When coordinating the VMware NMP and any installed third-party MPPs, the PSA performs the following tasks:

  • Loads and unloads multipathing plug-ins.
  • Hides virtual machine specifics from a particular plug-in.
  • Routes I/O requests for a specific logical device to the MPP managing that device.
  • Handles I/O queuing to the logical devices.
  • Implements logical device bandwidth sharing between virtual machines.
  • Handles I/O queuing to the physical storage HBAs.
  • Handles physical path discovery and removal.
  • Provides logical device and physical path I/O statistics.

Multipathing Techniques: There are 3 main techniques of multipathing which is listed as below:

1: Most Recent Used (MRU): MRU selects the first working path which is discovered at the boot time. If the original path fails, the Esxi host switches to another alternative path and continues to use it unless it fails. If the original path which was discovered during boot times comes back online, Esxi host don’t failback on it. MRU is used when LUN’s are presented from Active/Passive array.

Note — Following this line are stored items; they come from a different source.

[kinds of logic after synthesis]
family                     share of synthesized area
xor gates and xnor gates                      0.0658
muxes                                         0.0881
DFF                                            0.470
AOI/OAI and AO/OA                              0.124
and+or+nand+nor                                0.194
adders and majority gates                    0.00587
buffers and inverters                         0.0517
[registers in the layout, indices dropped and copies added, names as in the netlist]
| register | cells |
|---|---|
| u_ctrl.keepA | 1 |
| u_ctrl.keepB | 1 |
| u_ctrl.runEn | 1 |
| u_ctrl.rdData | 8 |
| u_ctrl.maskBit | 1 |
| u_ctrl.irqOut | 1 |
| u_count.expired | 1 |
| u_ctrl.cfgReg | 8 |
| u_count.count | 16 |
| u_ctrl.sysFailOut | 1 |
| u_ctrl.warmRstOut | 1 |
## src/rtl/can_pd_pkg.sv

```systemverilog
package can_pd_pkg;

  typedef enum logic [1:0] {
    ST_RUN     = 2'd0,
    ST_PD_PEND = 2'd1,
    ST_PD      = 2'd2,
    ST_WAKING  = 2'd3
  } pd_state_t;

  // saturating increment of a count toward a limit
  function automatic logic [7:0] sat_inc(input logic [7:0] v, input logic [7:0] lim);
    return (v >= lim) ? lim : v + 8'd1;
  endfunction

  // next state of the sleep handshake
  function automatic pd_state_t pd_next(
    input pd_state_t st,
    input logic req, input logic init, input logic idle,
    input logic wake_hit, input logic settle_done);
    pd_state_t n;
    n = st;
    case (st)
      ST_RUN:     if (req) n = ST_PD_PEND;
      ST_PD_PEND: if (!req) n = ST_RUN; else if (idle) n = ST_PD;
      ST_PD:      if (wake_hit) n = ST_WAKING; else if (!req && !init) n = ST_RUN;
      ST_WAKING:  if (settle_done && !req) n = ST_RUN;
      default:    n = ST_RUN;
    endcase
    return n;
  endfunction

endpackage

```

## src/rtl/can_rx_sync.sv

```systemverilog
module can_rx_sync #(
  parameter int STAGES = 2
) (
  input  logic clk,
  input  logic rst_n,
  input  logic d_in,
  output logic d_out
);
  logic [STAGES-1:0] chain;

  generate
    for (genvar i = 0; i < STAGES; i++) begin : g_stage
      if (i == 0) begin : g_first
        always_ff @(posedge clk or negedge rst_n)
          if (!rst_n) chain[0] <= 1'b1;
          else        chain[0] <= d_in;
      end else begin : g_next
        always_ff @(posedge clk or negedge rst_n)
          if (!rst_n) chain[i] <= 1'b1;
          else        chain[i] <= chain[i-1];
      end
    end
  endgenerate

  assign d_out = chain[STAGES-1];
endmodule

```

## src/rtl/can_dom_filter.sv

```systemverilog
module can_dom_filter
  import can_pd_pkg::*;
#(
  parameter int DOM_FILT = 2
) (
  input  logic clk,
  input  logic rst_n,
  input  logic rx_s,
  output logic dom_seen
);
  localparam logic [7:0] LIM = 8'(DOM_FILT - 1);

  logic [7:0] run_len;

  always_ff @(posedge clk or negedge rst_n)
    if (!rst_n)    run_len <= 8'd0;
    else if (rx_s) run_len <= 8'd0;
    else           run_len <= sat_inc(run_len, LIM);

  // dominant sample now, with DOM_FILT-1 dominant samples directly before it
  assign dom_seen = !rx_s && (run_len == LIM);
endmodule

```

## src/rtl/can_pd_fsm.sv

```systemverilog
module can_pd_fsm
  import can_pd_pkg::*;
#(
  parameter int WAKE_DLY = 4
) (
  input  logic      clk,
  input  logic      rst_n,
  input  logic      pd_req,
  input  logic      wake_en,
  input  logic      init_bit,
  input  logic      bus_idle,
  input  logic      dom_seen,
  output pd_state_t st,
  output logic      wake_evt
);
  localparam logic [7:0] SLIM = 8'(WAKE_DLY - 1);

  pd_state_t  nxt;
  logic [7:0] settle;
  logic       wake_hit;
  logic       settle_done;

  assign wake_hit    = wake_en && dom_seen;
  assign settle_done = (settle == SLIM);
  assign nxt         = pd_next(st, pd_req, init_bit, bus_idle, wake_hit, settle_done);

  always_ff @(posedge clk or negedge rst_n)
    if (!rst_n) st <= ST_RUN;
    else        st <= nxt;

  always_ff @(posedge clk or negedge rst_n)
    if (!rst_n)                 settle <= 8'd0;
    else if (st != ST_WAKING)   settle <= 8'd0;
    else                        settle <= sat_inc(settle, SLIM);

  always_ff @(posedge clk or negedge rst_n)
    if (!rst_n) wake_evt <= 1'b0;
    else        wake_evt <= (st == ST_PD) && (nxt == ST_WAKING);
endmodule

```

## src/rtl/can_pd_wake_ctrl.sv

```systemverilog
module can_pd_wake_ctrl
  import can_pd_pkg::*;
#(
  parameter int SYNC_STAGES = 2,
  parameter int DOM_FILT    = 2,
  parameter int WAKE_DLY    = 4
) (
  input  logic clk,
  input  logic rst_n,
  input  logic pd_req,
  input  logic wake_en,
  input  logic init_bit,
  input  logic bus_idle,
  input  logic rx_pin,
  output logic pd_ack,
  output logic clk_en,
  output logic wake_evt
);
  logic      rx_s;
  logic      dom_seen;
  pd_state_t st;

  can_rx_sync #(.STAGES(SYNC_STAGES)) u_sync (
    .clk(clk), .rst_n(rst_n), .d_in(rx_pin), .d_out(rx_s));

  can_dom_filter #(.DOM_FILT(DOM_FILT)) u_filt (
    .clk(clk), .rst_n(rst_n), .rx_s(rx_s), .dom_seen(dom_seen));

  can_pd_fsm #(.WAKE_DLY(WAKE_DLY)) u_fsm (
    .clk(clk), .rst_n(rst_n), .pd_req(pd_req), .wake_en(wake_en),
    .init_bit(init_bit), .bus_idle(bus_idle), .dom_seen(dom_seen),
    .st(st), .wake_evt(wake_evt));

  assign pd_ack = (st == ST_PD);
  assign clk_en = (st != ST_PD);
endmodule

```
File: src/rtl/tsi_cfg_tables.sv
module tsi_cfg_tables #(
   parameter int NUM_CH   = 24,
   parameter int CH_W     = 5,
   parameter int BYTE_W   = 8,
   parameter logic [BYTE_W-1:0] IDLE_RST = 8'h7F
) (
   input  logic              clk,
   input  logic              rst_n,
   input  logic              wr_en,
   input  logic              wr_tbl,
   input  logic [CH_W-1:0]   wr_ch,
   input  logic [BYTE_W-1:0] wr_data,
   input  logic [CH_W-1:0]   rd_ch,
   output logic [BYTE_W-1:0] rd_ctrl,
   output logic [BYTE_W-1:0] rd_idle
);
   import tsi_pkg::*;

   logic [NUM_CH-1:0][BYTE_W-1:0] ctrl_q;
   logic [NUM_CH-1:0][BYTE_W-1:0] idle_q;

   for (genvar e = 0; e < NUM_CH; e++) begin : g_entry
      logic hit;
      assign hit = wr_en && (wr_ch == CH_W'(e));
      always_ff @(posedge clk or negedge rst_n) begin
         if (!rst_n) begin
            ctrl_q[e] <= '0;
            idle_q[e] <= IDLE_RST;
         end else if (hit) begin
            if (wr_tbl == TBL_IDLE) idle_q[e] <= wr_data;
            else                    ctrl_q[e] <= wr_data;
         end
      end
   end

   always_comb begin
      rd_ctrl = '0;
      rd_idle = IDLE_RST;
      if (32'(rd_ch) < NUM_CH) begin
         rd_ctrl = ctrl_q[rd_ch];
         rd_idle = idle_q[rd_ch];
      end
   end

   // a write lands in the addressed entry of the chosen table
   a_r8_idle_write: assert property (@(posedge clk) disable iff (!rst_n)
      (wr_en && wr_tbl == TBL_IDLE && 32'(wr_ch) < NUM_CH)
      |=> idle_q[$past(wr_ch)] == $past(wr_data));
   a_r8_ctrl_write: assert property (@(posedge clk) disable iff (!rst_n)
      (wr_en && wr_tbl == TBL_SIG && 32'(wr_ch) < NUM_CH)
      |=> ctrl_q[$past(wr_ch)] == $past(wr_data));
endmodule

File: src/rtl/tsi_sig_freeze.sv
module tsi_sig_freeze #(
   parameter int NUM_CH = 24,
   parameter int CH_W   = 5,
   parameter int SIG_W  = 4
) (
   input  logic             clk,
   input  logic             rst_n,
   input  logic             cap_en,
   input  logic [CH_W-1:0]  cap_ch,
   input  logic [SIG_W-1:0] cap_val,
   input  logic [CH_W-1:0]  rd_ch,
   output logic [SIG_W-1:0] rd_val
);
   logic [NUM_CH-1:0][SIG_W-1:0] frz_q;

   for (genvar e = 0; e < NUM_CH; e++) begin : g_slot
      always_ff @(posedge clk or negedge rst_n) begin
         if (!rst_n)                                frz_q[e] <= '0;
         else if (cap_en && cap_ch == CH_W'(e))     frz_q[e] <= cap_val;
      end
   end

   always_comb begin
      rd_val = '0;
      if (32'(rd_ch) < NUM_CH) rd_val = frz_q[rd_ch];
   end

   // stored signaling only moves on a frame-0 capture
   a_r5_hold_outside_capture: assert property (@(posedge clk) disable iff (!rst_n)
      !cap_en |=> $stable(frz_q));
endmodule

File: src/rtl/tsi_slot_decode.sv
module tsi_slot_decode #(
   parameter int FRAME_W    = 5,
   parameter int ROB_PERIOD = 6,
   parameter int SF_LEN     = 12,
   parameter int ESF_LEN    = 24,
   parameter int SIG_W      = 4,
   localparam int SLOT_W    = (SIG_W > 1) ? $clog2(SIG_W) : 1
) (
   input  logic [FRAME_W-1:0] frame_idx,
   input  logic               esf_mode,
   output logic               robbed,
   output logic [SLOT_W-1:0]  slot
);
   localparam int SF_SLOTS = SF_LEN / ROB_PERIOD;

   logic [SIG_W-1:0] hit;

   for (genvar k = 0; k < SIG_W; k++) begin : g_hit
      localparam int FR = (k + 1) * ROB_PERIOD - 1;
      if (k < SF_SLOTS) begin : g_both
         assign hit[k] = (32'(frame_idx) == FR);
      end else begin : g_esf_only
         assign hit[k] = esf_mode && (32'(frame_idx) == FR);
      end
   end

   always_comb begin
      slot = '0;
      for (int k = 0; k < SIG_W; k++)
         if (hit[k]) slot = SLOT_W'(k);
   end
   assign robbed = |hit;
endmodule

File: src/rtl/tsi_top.sv
module tsi_top #(
   parameter int NUM_CH     = 24,
   parameter int BYTE_W     = 8,
   parameter int SIG_W      = 4,
   parameter int ROB_PERIOD = 6,
   parameter int SF_LEN     = 12,
   parameter int ESF_LEN    = 24,
   parameter logic [BYTE_W-1:0] IDLE_RST = 8'h7F,
   localparam int CH_W      = $clog2(NUM_CH),
   localparam int FRAME_W   = $clog2(ESF_LEN)
) (
   input  logic               clk,
   input  logic               rst_n,
   input  logic               ch_valid,
   input  logic [FRAME_W-1:0] frame_idx,
   input  logic [CH_W-1:0]    ch_idx,
   input  logic [BYTE_W-1:0]  ch_data,
   input  logic [SIG_W-1:0]   ext_sig,
   input  logic               esf_mode,
   input  logic               freeze_en,
   input  logic               pcc_en,
   input  logic               trunk_en,
   input  logic               cfg_we,
   input  logic               cfg_tbl,
   input  logic [CH_W-1:0]    cfg_ch,
   input  logic [BYTE_W-1:0]  cfg_wdata,
   output logic               out_valid,
   output logic [BYTE_W-1:0]  out_data
);
   import tsi_pkg::*;

   localparam int SLOT_W = (SIG_W > 1) ? $clog2(SIG_W) : 1;

   initial begin : p_param_chk
      assert (NUM_CH >= 1) else $fatal(1, "NUM_CH must be positive");
      assert (BYTE_W >= 8) else $fatal(1, "control word needs 8 bits");
      assert (SIG_W * ROB_PERIOD == ESF_LEN) else $fatal(1, "slots must tile the long superframe");
      assert (SF_LEN % ROB_PERIOD == 0) else $fatal(1, "short superframe must hold whole slots");
   end

   logic [BYTE_W-1:0] ctrl_w, idle_w, nxt_data;
   logic [SIG_W-1:0]  frz_w, live_w, use_w;
   logic [SLOT_W-1:0] slot_w;
   logic              robbed_w, ch_ok, trunk_act, cap_en;
   sig_src_e          src_w;

   assign ch_ok     = 32'(ch_idx) < NUM_CH;
   assign trunk_act = pcc_en && trunk_en && ch_ok;
   assign cap_en    = ch_valid && ch_ok && (frame_idx == '0);

   tsi_cfg_tables #(.NUM_CH(NUM_CH), .CH_W(CH_W), .BYTE_W(BYTE_W), .IDLE_RST(IDLE_RST)) tables_i (
      .clk(clk), .rst_n(rst_n), .wr_en(cfg_we), .wr_tbl(cfg_tbl), .wr_ch(cfg_ch),
      .wr_data(cfg_wdata), .rd_ch(ch_idx), .rd_ctrl(ctrl_w), .rd_idle(idle_w));

   tsi_slot_decode #(.FRAME_W(FRAME_W), .ROB_PERIOD(ROB_PERIOD), .SF_LEN(SF_LEN),
                     .ESF_LEN(ESF_LEN), .SIG_W(SIG_W)) slots_i (
      .frame_idx(frame_idx), .esf_mode(esf_mode), .robbed(robbed_w), .slot(slot_w));

   assign src_w  = sig_src_e'(ctrl_w[SEL_HI:SEL_LO]);
   assign live_w = (src_w == SRC_EXT) ? ext_sig : ctrl_w[SIG_W-1:0];

   tsi_sig_freeze #(.NUM_CH(NUM_CH), .CH_W(CH_W), .SIG_W(SIG_W)) freeze_i (
      .clk(clk), .rst_n(rst_n), .cap_en(cap_en), .cap_ch(ch_idx), .cap_val(live_w),
      .rd_ch(ch_idx), .rd_val(frz_w));

   assign use_w = freeze_en ? frz_w : live_w;

   always_comb begin
      nxt_data = trunk_act ? idle_w : ch_data;
      if (ch_ok && robbed_w && (src_w == SRC_EXT || src_w == SRC_REG))
         nxt_data[0] = use_w[SIG_W-1-32'(slot_w)];
   end

   always_ff @(posedge clk or negedge rst_n) begin
      if (!rst_n) begin
         out_valid <= 1'b0;
         out_data  <= '0;
      end else begin
         out_valid <= ch_valid;
         out_data  <= nxt_data;
      end
   end

   // output strobe trails the input strobe by one cycle
   a_r1_valid_follow: assert property (@(posedge clk) disable iff (!rst_n)
      1'b1 |=> out_valid == $past(ch_valid));
   // untouched bytes pass unchanged
   a_r2_pass_clean: assert property (@(posedge clk) disable iff (!rst_n)
      (ch_valid && !robbed_w && !(pcc_en && trunk_en)) |=> out_data == $past(ch_data));
   // signaling only ever touches bit 0
   a_r3_lsb_only: assert property (@(posedge clk) disable iff (!rst_n)
      (ch_valid && !(pcc_en && trunk_en)) |=> out_data[BYTE_W-1:1] == $past(ch_data[BYTE_W-1:1]));
   // no signaling frame beyond the short superframe
   a_r11_sf_range: assert property (@(posedge clk) disable iff (!rst_n)
      (!esf_mode && 32'(frame_idx) >= SF_LEN) |-> !robbed_w);
   // out-of-range channels are left alone
   a_r9_bad_channel: assert property (@(posedge clk) disable iff (!rst_n)
      (ch_valid && !ch_ok) |=> out_data == $past(ch_data));
endmodule
--- src/rtl/mac_tap_pkg.sv ---
// Package: shared types for the multiply-accumulate tap.
// Assumes: nothing beyond IEEE 1800-2017.
package mac_tap_pkg;

    // Output source select, as decoded from the feedthrough pin.
    typedef enum logic {
        OUT_REGISTERED = 1'b0,
        OUT_DIRECT     = 1'b1
    } out_src_e;

endpackage

--- src/rtl/mac_tap_inreg.sv ---
// Module: operand capture registers for A, B and C.
// Each register loads on a rising edge only when its own enable is high.
// Assumes: synchronous active-low reset clears every register to zero.
module mac_tap_inreg #(
    parameter int A_W = 12,
    parameter int B_W = 12,
    parameter int C_W = 26
) (
    input  logic                  clk,
    input  logic                  rst_n,
    input  logic                  en_a,
    input  logic                  en_b,
    input  logic                  en_c,
    input  logic signed [A_W-1:0] a_in,
    input  logic signed [B_W-1:0] b_in,
    input  logic signed [C_W-1:0] c_in,
    output logic signed [A_W-1:0] a_q,
    output logic signed [B_W-1:0] b_q,
    output logic signed [C_W-1:0] c_q
);

    // Capture the multiplicand when enabled.
    always_ff @(posedge clk) begin
        if (!rst_n)    a_q <= '0;
        else if (en_a) a_q <= a_in;
    end

    // Capture the multiplier when enabled.
    always_ff @(posedge clk) begin
        if (!rst_n)    b_q <= '0;
        else if (en_b) b_q <= b_in;
    end

    // Capture the addend when enabled.
    always_ff @(posedge clk) begin
        if (!rst_n)    c_q <= '0;
        else if (en_c) c_q <= c_in;
    end

    assert_hold_a_R2: assert property (@(posedge clk) disable iff (!rst_n)
        !en_a |=> $stable(a_q));
    assert_load_a_R2: assert property (@(posedge clk) disable iff (!rst_n)
        en_a |=> a_q == $past(a_in));
    assert_hold_b_R3: assert property (@(posedge clk) disable iff (!rst_n)
        !en_b |=> $stable(b_q));
    assert_hold_c_R4: assert property (@(posedge clk) disable iff (!rst_n)
        !en_c |=> $stable(c_q));

endmodule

2: Fixed: In this technique first working path (defined by administrator) is chosen at boot time. If the original path becomes unavailable or fails, Esxi host switches to another available path, but as soon as the original path comes back online again, Esxi host immediately fail back on that path. This technique is mostly used when LUN’s are presented from Active/Active storage array.

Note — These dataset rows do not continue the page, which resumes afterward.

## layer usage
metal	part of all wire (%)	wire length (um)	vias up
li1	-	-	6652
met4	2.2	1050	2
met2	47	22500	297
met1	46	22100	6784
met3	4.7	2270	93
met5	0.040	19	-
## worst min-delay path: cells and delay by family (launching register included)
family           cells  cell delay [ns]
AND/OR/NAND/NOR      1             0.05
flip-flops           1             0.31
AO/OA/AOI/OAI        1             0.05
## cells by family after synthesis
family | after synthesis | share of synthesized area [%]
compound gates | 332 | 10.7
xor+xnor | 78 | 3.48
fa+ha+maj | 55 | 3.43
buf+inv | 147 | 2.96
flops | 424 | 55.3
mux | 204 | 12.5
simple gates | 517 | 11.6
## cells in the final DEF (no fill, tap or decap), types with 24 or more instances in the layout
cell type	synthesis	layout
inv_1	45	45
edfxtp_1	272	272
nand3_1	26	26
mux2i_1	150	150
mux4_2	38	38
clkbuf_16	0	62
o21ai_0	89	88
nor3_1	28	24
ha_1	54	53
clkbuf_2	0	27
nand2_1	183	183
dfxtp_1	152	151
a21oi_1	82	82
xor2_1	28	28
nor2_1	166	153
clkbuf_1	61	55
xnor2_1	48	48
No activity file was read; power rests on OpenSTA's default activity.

3: Round Robin: In Round Robin technique, Esxi host can use all available paths to connect to LUN’s and thus enables load distribution among the configured path. This technique can be used for both Active/Active and Active/Passive storage arrays.

  • For Active/Active arrays all the paths are used.
  • For Active/Passive, only those paths which are connecting to active controller, will be used.

Apart from these 3 techniques there is one more technique for multipathing which is discussed as below:

ALUA: Asymmetric arrays can process I/O request via both controllers at the same time, but each individual LUN is managed by a particular controller. If I/O request is received for a LUN via a controller other than its managing controller, then the traffic is proxied via it to the managing controller.

ALUA SATP plugin is used for asymmetric arrays. When an Esxi host is connected to ALUA capable array, the array can take advantage of the host knowing it has multiple storage processors and which paths are direct. This allow Esxi hosts to make better load balancing and failover decisions. There are 2 ALUA transition modes that an array can advertise:

  • Implicit: Array itself can assign and change managing controllers for each LUN.
  • Explicit: Here Esxi host can change LUN’s managing controller.